Continuerebbe ugualmente a non esserci spazio per alcuna riduzione fiscale di dimensioni superiori a una ciliegina elettorale; e continuerebbero a non essere affrontate le debolezze strutturali che appesantiscono l’economia italiana e non paiono oggetto di seria analisi né a destra né a sinistra. Ma almeno le ruote dell’economia riprenderebbero a girare normalmente.

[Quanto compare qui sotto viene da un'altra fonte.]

--- src/rtl/seg_scan.sv ---
// Four-digit multiplexed seven-segment scanner. Each digit slot starts with a
// blanking gap, and the input patterns are frozen once per frame.
module seg_scan #(
    parameter int DIGIT_CYCLES = 100000,
    parameter int BLANK_CYCLES = 1000
) (
    input  logic       Clk100M,
    input  logic       reset_n,
    input  logic [7:0] seg0,
    input  logic [7:0] seg1,
    input  logic [7:0] seg2,
    input  logic [7:0] seg3,
    input  logic       disp_en,
    output logic [7:0] seg,
    output logic [3:0] an,
    output logic       frame_done
);

    localparam int CW = $clog2(DIGIT_CYCLES);
    localparam logic [CW-1:0] CNT_LAST  = CW'(DIGIT_CYCLES - 1);
    localparam logic [CW-1:0] CNT_BLANK = CW'(BLANK_CYCLES);

    logic [CW-1:0]   cnt, cnt_nx;
    logic [1:0]      idx, idx_nx;
    logic [3:0][7:0] sh, seg_in;
    logic            slot_end, frame_start, drive_nx;

    assign seg_in = {seg3, seg2, seg1, seg0};

    // Output decode works on the post-edge slot position, so outputs land in
    // the same cycle as the counter state they describe.
    always_comb begin
        slot_end    = (cnt == CNT_LAST);
        cnt_nx      = slot_end ? '0 : cnt + CW'(1);
        idx_nx      = idx + {1'b0, slot_end};
        frame_start = (cnt == '0) && (idx == 2'd0);
        drive_nx    = (cnt_nx >= CNT_BLANK) && disp_en;
    end

    always_ff @(posedge Clk100M or negedge reset_n) begin
        if (!reset_n) begin
            cnt <= '0;
            idx <= 2'd0;
        end else begin
            cnt <= cnt_nx;
            idx <= idx_nx;
        end
    end

    // Shadows load on the first cycle of a frame, which is always blank, so a
    // digit never shows a half-updated frame.
    always_ff @(posedge Clk100M or negedge reset_n) begin
        if (!reset_n)
            sh <= {4{8'hFF}};
        else if (frame_start)
            sh <= seg_in;
    end

    always_ff @(posedge Clk100M or negedge reset_n) begin
        if (!reset_n) begin
            an         <= 4'hF;
            seg        <= 8'hFF;
            frame_done <= 1'b0;
        end else begin
            an         <= drive_nx ? ~(4'b0001 << idx_nx) : 4'hF;
            seg        <= drive_nx ? sh[idx_nx] : 8'hFF;
            frame_done <= slot_end && (idx == 2'd3);
        end
    end

endmodule

--- config.mk ---
export PLATFORM = sky130hd
export DESIGN_NAME = seg_scan
export DESIGN_NICKNAME = d
export VERILOG_FILES = /design/src/rtl/seg_scan.sv
export SDC_FILE = /design/constraint.sdc
export NUM_CORES = 1
export LEC_CHECK = 0
export BUFFER_PORTS_ARGS = -buffer_cell sky130_fd_sc_hd__buf_2
export CAP_MARGIN = 40
export CORE_AREA = 4 4 79 81
export CTS_CLUSTER_DIAMETER = 120
export DETAILED_ROUTE_END_ITERATION = 8
export DIE_AREA = 0 0 83 85
export PLACE_DENSITY = 0.77
export SLEW_MARGIN = 30
export SYNTH_ARGS = -nofsm -noshare
export SYNTH_HDL_FRONTEND = slang
export SYNTH_SLANG_ARGS = --single-unit
--- constraint.sdc ---
create_clock -name Clk100M -period 3.8 [get_ports Clk100M]
set_input_delay 0.19 -clock Clk100M [delete_from_list [all_inputs] [get_ports Clk100M]]
set_output_delay 0.19 -clock Clk100M [all_outputs]
set_load 0.02 [all_outputs]
==> impl_metrics.prom, run 1 <==
# TYPE chip_impl_metric gauge
chip_impl_info{name="run_status",value="finished clean"} 1
chip_impl_info{name="yosys-top-cells-area",value="dfstp_2, dfrtp_1, mux2_2"} 1
chip_impl_info{name="root_buffer",value="clkbuf_8"} 1
chip_impl_metric{name="setup.reg_to_reg.worst_slack",unit="ns"} 0.81
chip_impl_metric{name="clkTransAtPathRegs",unit="ns"} 0.07
chip_impl_metric{name="vias_in_the_first_global_route",unit=""} 2030
chip_impl_info{name="layout.cells.most_common",value="buf_2"} 1
chip_impl_metric{name="hold_viol",unit=""} 0
chip_impl_metric{name="yosys.area_share.simple",unit=""} 0.143
chip_impl_metric{name="irDropWorstVdd",unit="mV"} 0.246
chip_impl_metric{name="worst-endpoint-required",unit="ns"} 4.04
chip_impl_metric{name="post_drt_wl_per_cell",unit="µm"} 15.6
chip_impl_metric{name="port-buffer-count",unit=""} 47
chip_impl_info{name="worst_r2r_startpoint",value="cnt[0]"} 1
chip_impl_metric{name="num_vias",unit=""} 1931
chip_impl_metric{name="postPlaceCellArea",unit="µm²"} 3310
chip_impl_info{name="ys_dominant_reg_cell",value="dfstp_2"} 1
chip_impl_metric{name="yosys_warnings",unit=""} 0
chip_impl_metric{name="final_period_minus_worst_setup_slack",unit="ns"} 2.99
chip_impl_metric{name="number_of_cell_instances_on_the_worst_register_to_register_path",unit=""} 7
chip_impl_metric{name="synth_compound_area_frac",unit=""} 0.0367
chip_impl_metric{name="design_area",unit="µm²"} 3600
chip_impl_info{name="critPathCapture",value="an[1]"} 1
chip_impl_info{name="setup_crit_start_kind",value="flop"} 1
chip_impl_metric{name="floorplan.initialDensity",unit=""} 0.555
chip_impl_info{name="most-common-layout-cells",value="buf_2, dfstp_2, mux2_2"} 1
chip_impl_metric{name="power_density",unit="nW/µm²"} 410
chip_impl_metric{name="synthArstFlopShare",unit=""} 1.00
chip_impl_metric{name="synthDominantCellAreaShare",unit=""} 0.381
chip_impl_metric{name="postCtsResizedCells",unit=""} 0
chip_impl_info{name="hp-start",value="seg0[4]"} 1
chip_impl_metric{name="post_cts.repair.setup_buffers",unit=""} 0
chip_impl_metric{name="post_synth.cell_area_avg",unit="µm²"} 13.0
chip_impl_metric{name="seq_area",unit="µm²"} 1660
chip_impl_metric{name="antenna_violations_before_repair",unit=""} 0
chip_impl_metric{name="maxClockFrequency",unit="MHz"} 334
chip_impl_metric{name="worstSkewPairLatency",unit="ns"} 0.34
chip_impl_info{name="critical_path_start_end_classification",value="reg -> reg"} 1
chip_impl_metric{name="synth_enable_flop_cells",unit=""} 0
chip_impl_metric{name="worstPathMaxFanout",unit=""} 11
chip_impl_info{name="cp-startpoint",value="cnt[0]"} 1
chip_impl_metric{name="drt_drc_violations_left",unit=""} 0
chip_impl_metric{name="core",unit="µm²"} 5470
chip_impl_metric{name="worstMarginPinSlew",unit="ns"} 0.732
chip_impl_metric{name="wire_length_of_the_first_global_routing_pass",unit="µm"} 9670
chip_impl_metric{name="synth-seq-cells",unit=""} 64
chip_impl_metric{name="global_route.usage.total",unit=""} 0.171
chip_impl_metric{name="die-area",unit="µm²"} 7060
chip_impl_info{name="worstHoldPathType",value="in -> reg"} 1
chip_impl_metric{name="wirelength",unit="µm"} 5550
chip_impl_metric{name="antenna-diode-count",unit=""} 0
chip_impl_metric{name="ys_seq_area_frac",unit=""} 0.546
chip_impl_metric{name="finalNetCount",unit=""} 318
chip_impl_metric{name="chipHeight",unit="µm"} 85
chip_impl_metric{name="synth_area",unit="µm²"} 3040
chip_impl_metric{name="detailedRoute.firstIterationViolations",unit=""} 101
chip_impl_metric{name="rows",unit=""} 27
chip_impl_metric{name="setup-tns-final",unit="ns"} 0
chip_impl_metric{name="layout_worst_path_cycle_share",unit=""} 0.787
chip_impl_metric{name="clock-sinks",unit=""} 64
chip_impl_metric{name="drt.antenna.violating_nets",unit=""} 0
chip_impl_metric{name="globalRouteOverflowTotal",unit=""} 0
chip_impl_metric{name="pin_count_of_the_biggest_net_entering_global_routing",unit=""} 65
chip_impl_metric{name="dp.final_hpwl",unit="µm"} 3830
chip_impl_metric{name="synth.area.mux_share",unit=""} 0.178
chip_impl_metric{name="synth_xor_xnor_area_share",unit=""} 0.0491
chip_impl_metric{name="cts_inserted_buffers",unit=""} 9
chip_impl_metric{name="h-tree-depth",unit=""} 3
chip_impl_info{name="rsz0062_at_grt",value="false"} 1
chip_impl_info{name="synthDominantAreaCellType",value="dfstp_2"} 1
chip_impl_info{name="tritoncts",value="yes"} 1
chip_impl_metric{name="setup-violations-final",unit=""} 0
chip_impl_metric{name="detail_route.first_pass.iterations",unit=""} 4
chip_impl_metric{name="multiInputGateArea",unit="µm²"} 1280
chip_impl_metric{name="leakagePower",unit="nW"} 1.43
chip_impl_metric{name="mappedNetlistNets",unit=""} 271
chip_impl_metric{name="die_x",unit="µm"} 83
chip_impl_metric{name="final.fill_count",unit=""} 428
chip_impl_metric{name="max_cap_viols",unit=""} 0
chip_impl_metric{name="netlist_instances",unit=""} 233
chip_impl_metric{name="gpl.final_weighted_congestion",unit=""} 0.828
chip_impl_metric{name="syn2layout_area_growth",unit="%"} 18.5
chip_impl_metric{name="ys_types",unit=""} 43
chip_impl_metric{name="synth_adder_area_share",unit=""} 0.0124
chip_impl_metric{name="critical_path_at",unit="ns"} 3.23
chip_impl_info{name="timing.rr.end",value="an[1]"} 1
chip_impl_metric{name="drive_above_1_share",unit=""} 0.533
chip_impl_metric{name="boundaryPins",unit=""} 48
chip_impl_metric{name="slew_headroom",unit=""} 0.508
chip_impl_metric{name="via_per_inst",unit=""} 5.41
chip_impl_info{name="worst_setup_path_end_kind",value="flop"} 1
chip_impl_metric{name="final_max_slew_violation_count",unit=""} 0
chip_impl_info{name="main_combinational_cell_family_by_area_after_synthesis",value="multiplexers"} 1
chip_impl_metric{name="cts.path.max_buffers",unit=""} 2
chip_impl_metric{name="fin_worst_skew",unit="ns"} 0.00566
-- power by group --
group / total [mW] / switching (mW) / internal [mW] / leakage [nW]
Sequential: 0.722 / 0.00882 / 0.713 / 0.728
Clock: 0.694 / 0.263 / 0.431 / 0.126
Combinational: 0.0577 / 0.0232 / 0.0345 / 0.574
-- state kept, by name (all words and copies together), names as in the netlist --
name / flops
idx: 2
seg: 8
frame_done: 1
sh: 32
an: 4
cnt: 17
-- cell usage after synthesis, types with 2 or more instances --
| cell | n |
|---|---|
| a21oi_1 | 2 |
| and3_1 | 2 |
| buf_2 | 2 |
| buf_4 | 3 |
| clkbuf_1 | 11 |
| dfrtp_1 | 20 |
| dfstp_2 | 44 |
| ha_1 | 3 |
| inv_1 | 5 |
| mux2_1 | 9 |
| mux2_2 | 23 |
| mux4_2 | 8 |
| nand2_1 | 6 |
| nand2b_1 | 8 |
| nand3_1 | 12 |
| nand3_2 | 2 |
| nand4_1 | 5 |
| nor2_1 | 9 |
| nor2b_1 | 2 |
| nor3_1 | 9 |
| nor4_1 | 5 |
| o21ai_0 | 3 |
| or3_1 | 3 |
| or4_1 | 3 |
| xnor2_1 | 9 |
| xor2_1 | 8 |
-- worst min path at each step --
stage,endpoint,slack [ns],cells past startpoint
final,sh[4],0.07,2
after global routing,sh[27],0.05,2
after CTS,cnt[10],0.03,2
after detailed placement,cnt[8],0.39,2
after global placement,cnt[8],0.39,2
after floorplan,cnt[0],-0.11,0
-- per-layer routing --
layer,share of wire,global-route usage,vias up
met5,0,0,-
met4,0.016,0.0624,0
met3,0.067,0.0650,12
met2,0.48,0.270,62
met1,0.44,0.216,927
li1,-,-,930
-- final cells by class --
| cell class | instances | share of cell area |
|---|---|---|
| Sequential cell | 64 | 0.461 |
| Inverter | 6 | 0.00626 |
| Clock buffer | 11 | 0.0452 |
| Timing Repair Buffer | 53 | 0.0842 |
| Multi-Input combinational cell | 146 | 0.355 |
| Clock inverter | 5 | 0.0233 |
| Tap cell | 72 | 0.0250 |
-- per-stage QoR --
| step | setup slack (ns) | hold WS, ns | cells | total power [mW] | util |
|---|---|---|---|---|---|
| after global routing | 0.625 | 0.0524 | 357 | 1.55 | 0.657 |
| final | 0.808 | 0.0722 | 357 | 1.47 | 0.657 |
| after floorplan | 1.02 | -0.106 | 233 | 0.751 | - |
| after global placement | 0.714 | 0.393 | 338 | 0.785 | 0.603 |
| after CTS | 0.782 | 0.0286 | 355 | 1.49 | 0.650 |
| after detailed placement | 0.789 | 0.394 | 339 | 0.788 | 0.605 |
-- critical path: stages, from the launching register on --
cell	delay (ns)
dfrtp_1	0.43
ha_1	0.35
or4_1	0.54
a311o_1	0.35
or4_1	0.42
a311oi_2	0.47
buf_4	0.26
nand3_2	0.08
-- repair_timing --
action,4_1_cts,5_1_grt
hold endpoints to repair,0,8
hold buffers,0,1
setup endpoints to repair,0,0
-- cell families after synthesis --
| kind of cell | after synthesis |
|---|---|
| mux | 40 |
| buf+inv | 23 |
| flops | 64 |
| simple gates | 72 |
| fa+ha+maj | 3 |
| xor+xnor | 17 |
| compound gates | 14 |
(Power assumes the default switching activity.)
==> run 2, diff against run 1 <==
- ABC_AREA: not set -> 1
- CORE_AREA: 4 4 79 81 -> 4 4 81 83
- DIE_AREA: 0 0 83 85 -> 0 0 85 87
- PLACE_DENSITY: 0.77 -> 0.78
- clock period: 3.8 -> 3 ns (I/O delays scaled with it)
==> run 2 against run 1 <==
Effect of this change:
- wire length increased by 28%
- combinational power increased by 36%
- die area increased by 4.8%
- area after synthesis increased by 7.7%
- via count increased by 40%
- fmax increased by 17%
- global-route usage increased by 3.9 points
- clock power increased by 13%
- total power increased by 21%
- final area increased by 5.7%
- hold slack got worse by 0.060 ns
==> impl_metrics.prom, run 2 <==
# TYPE chip_impl_metric gauge
chip_impl_info{name="tritoncts",value="yes"} 1
chip_impl_info{name="rsz0062_at_grt",value="false"} 1
chip_impl_info{name="layout.cells.most_common",value="nand2_1"} 1
chip_impl_metric{name="num_vias",unit=""} 2696
chip_impl_metric{name="rows",unit=""} 28
chip_impl_metric{name="boundaryPins",unit=""} 48
chip_impl_metric{name="worst-endpoint-required",unit="ns"} 3.26
chip_impl_metric{name="h-tree-depth",unit=""} 3
chip_impl_metric{name="gpl.final_weighted_congestion",unit=""} 0.925
chip_impl_info{name="largest_registers",value="sh x32, cnt x17, seg x8"} 1
chip_impl_metric{name="worstPathMaxFanout",unit=""} 9
chip_impl_metric{name="wirelength",unit="µm"} 7130
chip_impl_metric{name="antenna_violations_before_repair",unit=""} 0
chip_impl_metric{name="drt_drc_violations_left",unit=""} 0
chip_impl_metric{name="final_max_slew_violation_count",unit=""} 0
chip_impl_metric{name="worstSkewPairLatency",unit="ns"} 0.34
chip_impl_metric{name="syn2layout_area_growth",unit="%"} 16.2
chip_impl_metric{name="core",unit="µm²"} 5850
chip_impl_metric{name="cts_inserted_buffers",unit=""} 9
chip_impl_metric{name="finalCoreUtilization",unit=""} 0.650
chip_impl_info{name="setup_crit_start_kind",value="flop"} 1
chip_impl_metric{name="synthDominantCellAreaShare",unit=""} 0.353
chip_impl_metric{name="post_synth.cell_area_avg",unit="µm²"} 8.02
chip_impl_metric{name="clkTransAtPathRegs",unit="ns"} 0.08
chip_impl_info{name="most-common-layout-cells",value="nand2_1, inv_1, buf_2"} 1
chip_impl_metric{name="cts.path.max_buffers",unit=""} 2
chip_impl_metric{name="drive_above_1_share",unit=""} 0.319
chip_impl_info{name="critical_path_start_end_classification",value="reg -> reg"} 1
chip_impl_metric{name="hold_viol",unit=""} 0
chip_impl_metric{name="dp.final_hpwl",unit="µm"} 5210
chip_impl_info{name="ys_dominant_reg_cell",value="dfstp_2"} 1
chip_impl_metric{name="chipHeight",unit="µm"} 87
chip_impl_metric{name="setup-violations-final",unit=""} 0
chip_impl_metric{name="final_period_minus_worst_setup_slack",unit="ns"} 2.56
chip_impl_metric{name="synth_area",unit="µm²"} 3270
chip_impl_metric{name="detail_route.first_pass.iterations",unit=""} 5
chip_impl_info{name="regMostFlops",value="sh"} 1
chip_impl_metric{name="vias_in_the_first_global_route",unit=""} 2687
chip_impl_metric{name="die-area",unit="µm²"} 7400
chip_impl_metric{name="timing.hold.ws",unit="ns"} 0.0120
chip_impl_metric{name="die_x",unit="µm"} 85
chip_impl_metric{name="synthArstFlopShare",unit=""} 1.00
chip_impl_metric{name="leakagePower",unit="nW"} 1.97
chip_impl_info{name="synth_common_cells",value="nand2_1, inv_1, dfstp_2"} 1
chip_impl_metric{name="power_density",unit="nW/µm²"} 468
chip_impl_metric{name="floorplan.initialDensity",unit=""} 0.559
chip_impl_metric{name="slew_headroom",unit=""} 0.518
chip_impl_metric{name="synth-seq-cells",unit=""} 64
chip_impl_metric{name="antenna-diode-count",unit=""} 0
chip_impl_metric{name="global_route.usage.total",unit=""} 0.210
chip_impl_info{name="yosys-top-cells-area",value="dfstp_2, dfrtp_1, nand2_1"} 1
chip_impl_metric{name="post_cts.repair.setup_buffers",unit=""} 0
chip_impl_metric{name="post_drt_wl_per_cell",unit="µm"} 13.2
chip_impl_info{name="worstHoldPathType",value="in -> reg"} 1
chip_impl_metric{name="critical_path_at",unit="ns"} 2.82
chip_impl_info{name="worst_setup_path_end_kind",value="flop"} 1
chip_impl_metric{name="port-buffer-count",unit=""} 47
chip_impl_metric{name="setup-tns-final",unit="ns"} 0
chip_impl_metric{name="yosys_warnings",unit=""} 0
chip_impl_metric{name="detailedRoute.firstIterationViolations",unit=""} 119
chip_impl_metric{name="clock-sinks",unit=""} 64
chip_impl_metric{name="fin_worst_skew",unit="ns"} 0.00567
chip_impl_metric{name="largest_register_ff_count",unit=""} 32
chip_impl_metric{name="post-layout-total-power",unit="mW"} 1.78
chip_impl_metric{name="ys_types",unit=""} 29
chip_impl_metric{name="netlist_instances",unit=""} 408
chip_impl_metric{name="maxClockFrequency",unit="MHz"} 390
chip_impl_metric{name="mappedNetlistNets",unit=""} 446
chip_impl_metric{name="irDropWorstVdd",unit="mV"} 0.355
chip_impl_metric{name="design_area",unit="µm²"} 3800
chip_impl_metric{name="max_cap_viols",unit=""} 0
chip_impl_metric{name="synth_enable_flop_cells",unit=""} 0
chip_impl_metric{name="detailroute.wirelength.met3",unit="µm"} 419
chip_impl_metric{name="wire_length_of_the_first_global_routing_pass",unit="µm"} 12200
chip_impl_metric{name="globalRouteOverflowTotal",unit=""} 0
chip_impl_info{name="run_status",value="finished clean"} 1
chip_impl_metric{name="worstMarginPinSlew",unit="ns"} 0.723
chip_impl_metric{name="via_per_inst",unit=""} 4.97
chip_impl_metric{name="finalNetCount",unit=""} 500
chip_impl_metric{name="met2WireLength",unit="µm"} 3550
chip_impl_metric{name="drt-met1-wl",unit="µm"} 2990
chip_impl_info{name="routed.top_layer",value="met4"} 1
chip_impl_metric{name="pin_count_of_the_biggest_net_entering_global_routing",unit=""} 65
chip_impl_info{name="yosys.cell_count.top_type",value="nand2_1"} 1
chip_impl_info{name="synthDominantAreaCellType",value="dfstp_2"} 1
chip_impl_metric{name="drt.antenna.violating_nets",unit=""} 0
chip_impl_info{name="root_buffer",value="clkbuf_8"} 1
chip_impl_metric{name="postPlaceCellArea",unit="µm²"} 3580
chip_impl_metric{name="ys_seq_area_frac",unit=""} 0.507
chip_impl_metric{name="layout_worst_path_cycle_share",unit=""} 0.854
run 2: where the power goes:
| group | leakage [nW] | switching [mW] | total, mW | internal, mW |
|---|---|---|---|---|
| Combinational | 1.14 | 0.0457 | 0.0787 | 0.0330 |
| Sequential | 0.728 | 0.0138 | 0.917 | 0.903 |
| Clock | 0.102 | 0.347 | 0.782 | 0.435 |
| Total | 1.97 | 0.407 | 1.78 | 1.37 |
run 2: path summary, 6_finish.rpt:
path                       startpoint     end  slack, ns  cells after the start
max                            cnt[0]  seg[3]       0.44                     16
min                           seg2[3]  sh[19]       0.01                      3
max reg2reg                    cnt[0]  seg[3]       0.44                     16
min reg2reg                     sh[5]   sh[5]       0.49                      2
max in group asynchronous     reset_n  seg[2]       1.68                      3
min in group asynchronous     reset_n  cnt[8]       0.39                      2
run 2: metal layers:
metal	up-vias	global-route usage
met4	0	0.0849
met1	1249	0.268
met2	81	0.350
met5	-	0
li1	1352	-
met3	14	0.0445
run 2: critical path: stages (launching register included):
cell,delay [ns]
dfrtp_1,0.43
ha_1,0.24
nand2_2,0.09
inv_2,0.06
nand2_1,0.07
nor2_1,0.05
nand2_2,0.12
inv_1,0.10
ha_1,0.20
xnor2_1,0.28
inv_1,0.12
nand2_1,0.08
clkinv_1,0.24
nand2_1,0.13
nand4_1,0.09
inv_1,0.09
nand3_2,0.07
run 2: area by class of cell:
cell class / count / area [µm²]
clock buffer: 12 / 156
clock inverter: 4 / 51.3
fill: 503 / 2050
inverter: 81 / 304
multi-input combinational: 254 / 1260
sequential: 64 / 1660
tap: 75 / 93.8
timing repair buffer: 52 / 275
run 2: logic make-up after synthesis:
logic type               synth area share
flip-flops                          0.507
adder cells (fa/ha/maj)            0.0115
XOR/XNOR                          0.00536
buffers and inverters               0.107
AND/OR/NAND/NOR                     0.307
AO/OA/AOI/OAI                      0.0627
run 2: repair_timing:
item                                   CTS  global route
endpoints found under the hold margin   11             0
gates resized for setup                  0             0
hold buffers                             1             0
run 2: per-stage QoR:
stage          setup WS, ns  instances
5_1_grt               0.181        542
6_report              0.438        542
4_1_cts               0.427        542
3_3_place_gp          0.660        525
3_5_place_dp          0.455        525
2_1_floorplan         0.771        408
==> run 3, diff against run 2 <==
- BUFFER_PORTS_ARGS: -buffer_cell sky130_fd_sc_hd__buf_2 -> not set
- CELL_PAD_IN_SITES_DETAIL_PLACEMENT: not set -> 2
- CELL_PAD_IN_SITES_GLOBAL_PLACEMENT: not set -> 2
- CORE_AREA: 4 4 81 83 -> 4 4 100 102
- DIE_AREA: 0 0 85 87 -> 0 0 104 106
- DONT_BUFFER_PORTS: not set -> 1
- PLACE_DENSITY: 0.78 -> not set
- PLACE_DENSITY_LB_ADDON: not set -> 0.1
==> run 3 against run 2 <==
Effect of this change:
- via count about the same
- critical endpoint is now seg[4]
- sequential cell count is the same
- worst setup slack got worse by 0.056 ns
- largest cell class unchanged
- final area is 2.6% higher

La strategia del ministro Siniscalco appare così pesantemente condizionata da qualcosa che non è sotto il suo controllo, dal materializzarsi o no di un «cavaliere bianco» rappresentato da una forte ripresa internazionale che venga a dar sollievo al suo fortino assediato. Per questo il suo Dpef dovrebbe essere «condizionale»: siccome nell’attuale situazione internazionale le previsioni a tre anni sono scritte sulla sabbia e sono risultate quasi costantemente errate, sarebbe a un tempo trasparente e realistico per il ministro dell’Economia ammettere questo stato di cose e costruire un Dpef «a geometria variabile»: meno tasse e meno tagli se la ripresa europea sarà più forte, con aggiornamenti ogni sei mesi. Il che introdurrebbe una nota di realismo in un quadro troppo spesso contrassegnato dall’attesa del miracolo.